Perhaps they didn't fall asleep at all. Perhaps their attention has shifted to tracking down potential acquisitions to justify the secondary.
Sometimes reality is just a little more complicated than falling asleep and we must allow our minds to expand!
Nothing more ironic than a demonstration of ignorance while telling someone they "don't get it."
Before they increased shares 20%, our p/e was quite respectable and improving. Our pps was at $9.50 and improving consistently to reflect the improvement in the business.

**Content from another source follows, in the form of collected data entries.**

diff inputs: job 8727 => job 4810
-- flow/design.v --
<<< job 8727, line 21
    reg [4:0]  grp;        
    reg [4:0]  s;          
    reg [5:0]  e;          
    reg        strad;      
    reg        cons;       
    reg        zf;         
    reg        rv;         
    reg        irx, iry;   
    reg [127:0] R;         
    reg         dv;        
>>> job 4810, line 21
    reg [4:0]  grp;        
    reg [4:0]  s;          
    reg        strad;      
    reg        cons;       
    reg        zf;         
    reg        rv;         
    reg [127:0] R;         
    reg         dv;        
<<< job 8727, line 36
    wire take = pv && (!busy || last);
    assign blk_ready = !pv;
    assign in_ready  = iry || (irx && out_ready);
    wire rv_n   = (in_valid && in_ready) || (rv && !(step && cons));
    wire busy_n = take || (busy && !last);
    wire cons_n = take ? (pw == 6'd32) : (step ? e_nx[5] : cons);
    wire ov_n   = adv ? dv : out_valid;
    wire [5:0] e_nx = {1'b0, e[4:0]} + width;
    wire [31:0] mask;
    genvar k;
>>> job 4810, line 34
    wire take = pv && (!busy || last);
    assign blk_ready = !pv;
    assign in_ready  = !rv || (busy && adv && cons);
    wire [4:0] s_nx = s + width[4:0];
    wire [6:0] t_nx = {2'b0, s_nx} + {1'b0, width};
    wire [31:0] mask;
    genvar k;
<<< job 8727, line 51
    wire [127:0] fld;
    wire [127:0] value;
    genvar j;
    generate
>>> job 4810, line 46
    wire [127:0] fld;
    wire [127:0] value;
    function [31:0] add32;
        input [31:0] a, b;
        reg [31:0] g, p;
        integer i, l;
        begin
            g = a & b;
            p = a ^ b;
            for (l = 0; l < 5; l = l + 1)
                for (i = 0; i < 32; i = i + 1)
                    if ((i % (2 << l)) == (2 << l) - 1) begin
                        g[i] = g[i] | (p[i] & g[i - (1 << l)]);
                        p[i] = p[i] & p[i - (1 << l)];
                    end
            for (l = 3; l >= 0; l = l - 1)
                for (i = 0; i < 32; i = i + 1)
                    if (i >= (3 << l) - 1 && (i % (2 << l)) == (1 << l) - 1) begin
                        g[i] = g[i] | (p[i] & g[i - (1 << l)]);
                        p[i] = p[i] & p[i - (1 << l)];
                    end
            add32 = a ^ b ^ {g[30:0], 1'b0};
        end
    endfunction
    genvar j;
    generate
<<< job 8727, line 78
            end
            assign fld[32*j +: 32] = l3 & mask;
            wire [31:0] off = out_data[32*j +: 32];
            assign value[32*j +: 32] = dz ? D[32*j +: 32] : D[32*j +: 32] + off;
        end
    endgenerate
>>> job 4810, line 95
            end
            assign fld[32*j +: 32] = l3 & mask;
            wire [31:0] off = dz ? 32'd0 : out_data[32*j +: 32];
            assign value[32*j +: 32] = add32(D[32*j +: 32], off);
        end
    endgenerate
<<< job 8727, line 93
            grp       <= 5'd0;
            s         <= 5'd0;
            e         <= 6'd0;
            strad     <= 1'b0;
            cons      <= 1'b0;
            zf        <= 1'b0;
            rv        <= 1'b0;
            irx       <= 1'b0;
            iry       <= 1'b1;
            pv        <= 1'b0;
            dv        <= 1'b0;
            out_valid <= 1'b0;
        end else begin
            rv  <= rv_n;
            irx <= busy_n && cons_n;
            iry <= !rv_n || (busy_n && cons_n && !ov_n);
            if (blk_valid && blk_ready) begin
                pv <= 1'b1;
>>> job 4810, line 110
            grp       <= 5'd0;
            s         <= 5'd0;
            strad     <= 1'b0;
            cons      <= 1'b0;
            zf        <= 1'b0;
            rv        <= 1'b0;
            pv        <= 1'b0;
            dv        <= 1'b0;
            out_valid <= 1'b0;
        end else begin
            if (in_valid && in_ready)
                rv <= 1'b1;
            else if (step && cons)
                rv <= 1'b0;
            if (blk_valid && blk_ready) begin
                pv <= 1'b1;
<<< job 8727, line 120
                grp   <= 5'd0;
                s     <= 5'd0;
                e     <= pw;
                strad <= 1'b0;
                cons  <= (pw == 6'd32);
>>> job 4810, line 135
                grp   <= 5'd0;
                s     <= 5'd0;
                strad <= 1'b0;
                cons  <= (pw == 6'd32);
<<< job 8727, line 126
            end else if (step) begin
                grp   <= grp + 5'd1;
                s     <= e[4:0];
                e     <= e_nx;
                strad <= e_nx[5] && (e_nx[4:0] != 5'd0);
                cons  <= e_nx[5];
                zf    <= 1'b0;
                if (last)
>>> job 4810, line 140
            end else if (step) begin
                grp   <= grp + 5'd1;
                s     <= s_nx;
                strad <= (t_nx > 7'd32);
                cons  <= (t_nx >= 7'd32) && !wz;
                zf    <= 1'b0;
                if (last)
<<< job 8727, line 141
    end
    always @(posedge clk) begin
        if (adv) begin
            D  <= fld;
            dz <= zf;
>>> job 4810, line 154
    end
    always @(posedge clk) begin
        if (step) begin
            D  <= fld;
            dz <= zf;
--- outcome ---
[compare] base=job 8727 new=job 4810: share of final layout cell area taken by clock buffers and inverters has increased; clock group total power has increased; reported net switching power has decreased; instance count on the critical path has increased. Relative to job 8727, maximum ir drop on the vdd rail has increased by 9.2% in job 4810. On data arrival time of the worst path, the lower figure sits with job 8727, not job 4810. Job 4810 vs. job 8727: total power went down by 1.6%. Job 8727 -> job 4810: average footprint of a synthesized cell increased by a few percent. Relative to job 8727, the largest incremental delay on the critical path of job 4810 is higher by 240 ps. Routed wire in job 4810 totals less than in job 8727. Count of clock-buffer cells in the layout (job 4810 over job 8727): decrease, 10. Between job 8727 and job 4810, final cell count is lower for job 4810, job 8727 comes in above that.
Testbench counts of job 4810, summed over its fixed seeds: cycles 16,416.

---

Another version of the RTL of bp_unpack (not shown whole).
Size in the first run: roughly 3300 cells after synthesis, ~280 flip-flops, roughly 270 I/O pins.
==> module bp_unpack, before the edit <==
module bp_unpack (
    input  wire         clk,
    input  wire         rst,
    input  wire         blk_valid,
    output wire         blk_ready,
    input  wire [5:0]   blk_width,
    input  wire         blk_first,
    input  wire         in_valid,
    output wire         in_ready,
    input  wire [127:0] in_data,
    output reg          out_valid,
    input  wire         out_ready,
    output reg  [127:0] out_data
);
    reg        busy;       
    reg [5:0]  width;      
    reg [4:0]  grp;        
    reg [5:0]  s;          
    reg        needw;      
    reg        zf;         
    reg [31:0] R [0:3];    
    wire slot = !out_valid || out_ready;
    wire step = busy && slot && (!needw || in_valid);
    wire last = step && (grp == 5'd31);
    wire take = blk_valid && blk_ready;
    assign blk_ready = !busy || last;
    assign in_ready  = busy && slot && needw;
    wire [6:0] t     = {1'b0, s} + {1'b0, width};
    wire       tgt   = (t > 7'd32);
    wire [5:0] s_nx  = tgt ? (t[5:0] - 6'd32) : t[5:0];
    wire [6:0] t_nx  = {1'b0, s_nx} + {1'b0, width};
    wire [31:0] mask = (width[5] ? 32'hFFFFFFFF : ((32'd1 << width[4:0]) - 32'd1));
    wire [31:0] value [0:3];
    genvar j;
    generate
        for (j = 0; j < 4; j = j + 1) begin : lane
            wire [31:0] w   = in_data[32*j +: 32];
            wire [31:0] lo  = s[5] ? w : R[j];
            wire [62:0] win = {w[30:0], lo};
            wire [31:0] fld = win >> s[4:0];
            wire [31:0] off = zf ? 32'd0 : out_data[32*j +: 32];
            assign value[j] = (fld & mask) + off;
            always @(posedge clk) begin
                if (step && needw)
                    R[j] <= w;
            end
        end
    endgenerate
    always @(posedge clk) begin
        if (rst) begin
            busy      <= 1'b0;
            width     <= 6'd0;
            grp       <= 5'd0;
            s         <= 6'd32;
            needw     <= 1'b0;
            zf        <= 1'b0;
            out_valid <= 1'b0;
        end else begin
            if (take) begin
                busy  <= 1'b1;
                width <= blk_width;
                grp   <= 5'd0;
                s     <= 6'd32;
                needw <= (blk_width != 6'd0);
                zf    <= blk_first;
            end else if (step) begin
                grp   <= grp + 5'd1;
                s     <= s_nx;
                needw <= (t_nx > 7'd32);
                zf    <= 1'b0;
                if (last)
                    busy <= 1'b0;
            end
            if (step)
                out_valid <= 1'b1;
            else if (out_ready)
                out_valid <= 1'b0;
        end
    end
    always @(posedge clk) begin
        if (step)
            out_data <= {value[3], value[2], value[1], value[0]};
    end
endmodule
Source: an optimization exercise on an open RTL-to-GDS flow (aim: a short achievable clock period and few clock cycles). Production flows keep margins and buffers that such runs may drop. Function was checked by simulation only, so behaviour that the tests miss may differ from the original. No activity file was given, so power comes from the tool's default toggle rates.

File: config.mk
export PLATFORM = sky130hd
export DESIGN_NAME = vm20_core
export DESIGN_NICKNAME = vm20_core
export VERILOG_FILES = /design/flow/design.v
export SDC_FILE = /design/flow/constraint.sdc
export NUM_CORES = 4
export LEC_CHECK = 0
export CAP_MARGIN = 20
export CORE_MARGIN = 2
export CORE_UTILIZATION = 40
export SETUP_SLACK_MARGIN = 3.0
export SLEW_MARGIN = 20
export TNS_END_PERCENT = 5
File: run.sh
#!/bin/bash
# synth_recipe.tcl (not shown) runs the flow's synth.tcl, then flattens the netlist and writes it again
# the make line also repeats each setting of config.mk as NAME=value (left out here)
make -C /OpenROAD-flow-scripts/flow DESIGN_CONFIG=/design/flow/config.mk WORK_HOME=/design/flow/orfs CLKGATE_MAP_FILE= SYNTH_SCRIPT=/design/flow/synth_recipe.tcl finish
File: constraint.sdc
create_clock -name core_clock -period 8.0 [get_ports {clk}]
set_input_delay 1.6000 -clock core_clock [delete_from_list [all_inputs] [get_ports {clk}]]
set_output_delay 1.6000 -clock core_clock [all_outputs]
set_load 0.01 [all_outputs]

Since issuing these new shares, management has not acquired the earnings power to justify the secondary. I suspect they're also distracted by their shopping expedition and the core business has suffered as a result. Retiring the shares issued and concentrating on the business again should drive the pps to double digits. In situations like these, where poor mgt/BOD judgement has seriously hurt shareholders, it is normal for heads to roll. You can't have it both ways.
I think in fairness, we would all then have to admit the secondary has proved to be a disaster for shareholders. A management action causing the loss of more than 50% of one's investment is serious enough to require discussion and possible management/BOD sanction IMHO. At this point, given that no viable candidates seem to be available, we either undo the mistake by repurchasing those shares or we're going to need new leadership.
There's no point letting the company return to insane valuation levels.